Athen: Steuersünder an den Pranger stellen

Athen - Die griechische Regierung will die Namen von Unternehmen im Internet veröffentlichen, denen umfangreicher Steuerbetrug vorgeworfen wird. Damit sollen die dürftigen Staatseinnahmen angekurbelt werden.

Das griechische Finanzministerium will die Namen hunderter Steuersünder veröffentlichen, die dem Staat mehr als 150 000 Euro schulden. “Das werden wir in den nächsten Tagen machen“, kündigte der griechische Finanzminister Evangelos Venizelos vor dem Parlament am Montagabend an. Seine Erklärung wurde am Dienstag vom staatlichen Fernsehen ausgestrahlt. Vor allem die Namen größerer Unternehmen sollen zunächst bekanntgegeben werden, sagte ein Sprecher des Finanzministeriums der Nachrichtenagentur dpa.

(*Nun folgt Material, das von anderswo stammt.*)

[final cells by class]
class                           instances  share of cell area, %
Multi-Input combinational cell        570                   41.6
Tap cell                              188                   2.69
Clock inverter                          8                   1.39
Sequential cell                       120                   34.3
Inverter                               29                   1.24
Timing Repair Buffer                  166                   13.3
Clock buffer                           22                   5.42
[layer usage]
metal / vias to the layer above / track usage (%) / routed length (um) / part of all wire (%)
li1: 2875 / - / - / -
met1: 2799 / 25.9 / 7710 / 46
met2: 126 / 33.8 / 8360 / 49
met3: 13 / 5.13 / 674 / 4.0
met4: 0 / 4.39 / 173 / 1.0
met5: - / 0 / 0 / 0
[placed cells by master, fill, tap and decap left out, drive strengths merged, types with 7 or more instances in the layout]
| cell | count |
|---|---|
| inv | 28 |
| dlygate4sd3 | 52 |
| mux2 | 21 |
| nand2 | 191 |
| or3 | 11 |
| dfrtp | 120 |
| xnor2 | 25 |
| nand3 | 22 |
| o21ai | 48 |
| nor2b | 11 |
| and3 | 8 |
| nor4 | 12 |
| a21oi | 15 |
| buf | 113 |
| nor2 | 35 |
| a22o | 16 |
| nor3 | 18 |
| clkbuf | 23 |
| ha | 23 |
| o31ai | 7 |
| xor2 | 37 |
--- src/rtl/alu16_shared_adder.sv ---
module alu16_shared_adder #(
  parameter int W      = 16,
  parameter bit RIPPLE = 1'b0
) (
  input  logic [W-1:0] a,
  input  logic [W-1:0] b,
  input  logic         ci,
  output logic [W-1:0] sum
);

  // wrapping sum, carry-out discarded
  function automatic logic [W-1:0] add_wrap(input logic [W-1:0] x,
                                            input logic [W-1:0] y,
                                            input logic         c);
    logic [W:0] t;
    t = {1'b0, x} + {1'b0, y} + {{W{1'b0}}, c};
    return t[W-1:0];
  endfunction

  generate
    if (RIPPLE) begin : g_ripple
      logic [W-1:0] carry;
      for (genvar i = 0; i < W; i++) begin : g_bit
        logic cprev;
        if (i == 0) begin : g_first
          assign cprev = ci;
        end else begin : g_rest
          assign cprev = carry[i-1];
        end
        assign sum[i]   = a[i] ^ b[i] ^ cprev;
        assign carry[i] = (a[i] & b[i]) | (cprev & (a[i] ^ b[i]));
      end
    end else begin : g_behav
      assign sum = add_wrap(a, b, ci);
    end
  endgenerate

endmodule

--- src/rtl/alu16_logic_unit.sv ---
module alu16_logic_unit
  import alu16_pkg::*;
#(
  parameter int W = 16
) (
  input  alu_op_e      op,
  input  logic [W-1:0] m,
  input  logic [W-1:0] n,
  output logic [W-1:0] out
);

  always_comb begin
    unique case (op)
      OP_AND:  out = m & n;
      OP_OR:   out = m | n;
      OP_NOT:  out = ~m;
      default: out = '0;
    endcase
  end

endmodule

--- src/rtl/alu16_flag_gen.sv ---
module alu16_flag_gen #(
  parameter int W = 16
) (
  input  logic [W-1:0] res,
  output logic         zero,
  output logic         neg
);

  assign zero = ~|res;
  assign neg  = res[W-1];

endmodule

--- src/rtl/alu16_shared.sv ---
module alu16_shared
  import alu16_pkg::*;
#(
  parameter int W      = 16,
  parameter bit RIPPLE = 1'b0
) (
  input  logic [W-1:0] m_i,
  input  logic [W-1:0] n_i,
  input  logic         cin_i,
  input  logic [2:0]   op_i,
  output logic [W-1:0] res_o,
  output logic         zero_o,
  output logic         neg_o
);

  alu_op_e      op;
  logic [W-1:0] adder_b;
  logic         adder_ci;
  logic         is_arith;
  logic [W-1:0] add_sum;
  logic [W-1:0] logic_res;

  assign op = alu_op_e'(op_i);

  alu16_operand_mux #(.W(W)) u_opmux (
    .op(op), .m(m_i), .n(n_i), .cin(cin_i),
    .add_b(adder_b), .add_ci(adder_ci), .is_arith(is_arith)
  );

  alu16_shared_adder #(.W(W), .RIPPLE(RIPPLE)) u_adder (
    .a(m_i), .b(adder_b), .ci(adder_ci), .sum(add_sum)
  );

  alu16_logic_unit #(.W(W)) u_logic (
    .op(op), .m(m_i), .n(n_i), .out(logic_res)
  );

  assign res_o = is_arith ? add_sum : logic_res;

  alu16_flag_gen #(.W(W)) u_flags (
    .res(res_o), .zero(zero_o), .neg(neg_o)
  );

endmodule

--- config.mk ---
export PLATFORM = sky130hd
export DESIGN_NAME = alu16_shared
export DESIGN_NICKNAME = d
export VERILOG_FILES = /design/src/rtl/alu16_pkg.sv /design/src/rtl/alu16_operand_mux.sv /design/src/rtl/alu16_shared_adder.sv /design/src/rtl/alu16_logic_unit.sv /design/src/rtl/alu16_flag_gen.sv /design/src/rtl/alu16_shared.sv
export SDC_FILE = /design/constraint.sdc
export NUM_CORES = 1
export LEC_CHECK = 0
export CAP_MARGIN = 10
export CORE_MARGIN = 5
export CORE_UTILIZATION = 35
export DETAILED_ROUTE_END_ITERATION = 16
export DONT_BUFFER_PORTS = 1
export PLACE_DENSITY = 0.59
export SLEW_MARGIN = 0
export SYNTH_ARGS = -nofsm -noshare
export SYNTH_HDL_FRONTEND = slang
export SYNTH_SLANG_ARGS = --single-unit
--- constraint.sdc ---
create_clock -name vclk -period 8.85
set_input_delay 1.77 -clock vclk [all_inputs]
set_output_delay 1.77 -clock vclk [all_outputs]
set_load 0.03 [all_outputs]
===== config.mk =====
export PLATFORM = sky130hd
export DESIGN_NAME = qdec_speed_top
export DESIGN_NICKNAME = d
export VERILOG_FILES = /design/src/rtl/qdec_pkg.sv /design/src/rtl/qdec_sync.sv /design/src/rtl/qdec_decode.sv /design/src/rtl/qdec_timebase.sv /design/src/rtl/qdec_counters.sv /design/src/rtl/qdec_speed_top.sv
export SDC_FILE = /design/constraint.sdc
export NUM_CORES = 1
export LEC_CHECK = 0
export BUFFER_PORTS_ARGS = -buffer_cell sky130_fd_sc_hd__buf_2
export CORE_AREA = 4 4 139 141
export CTS_CLUSTER_DIAMETER = 150
export DETAILED_ROUTE_END_ITERATION = 10
export DIE_AREA = 0 0 143 145
export PLACE_DENSITY_LB_ADDON = 0.25
export SLEW_MARGIN = 40
export SYNTH_ARGS = -nofsm -noshare
export SYNTH_HDL_FRONTEND = slang
export SYNTH_HIERARCHICAL = 1
export SYNTH_SLANG_ARGS = --single-unit

===== constraint.sdc =====
create_clock -name clk -period 4.55 [get_ports clk]
set_input_delay 0.6825 -clock clk [delete_from_list [all_inputs] [get_ports clk]]
set_output_delay 0.6825 -clock clk [all_outputs]
set_load 0.01 [all_outputs]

Aber auch einzelne Bürger werde das betreffen. Dazu werde grünes Licht von der Datenschutzbehörde erwartet, um dann die Namen publik zu machen, erklärte der Sprecher.

Um die dramatische Staatsschulden abzubauen, will die griechische Regierung verstärkt den Steuersündern an den Kragen gehen. Experten rechneten wiederholt vor, dass die griechischen Schulden binnen zehn Jahren abgetragen werden könnten, wenn es gelingt, die Steuerhinterziehung größtenteils einzudämmen.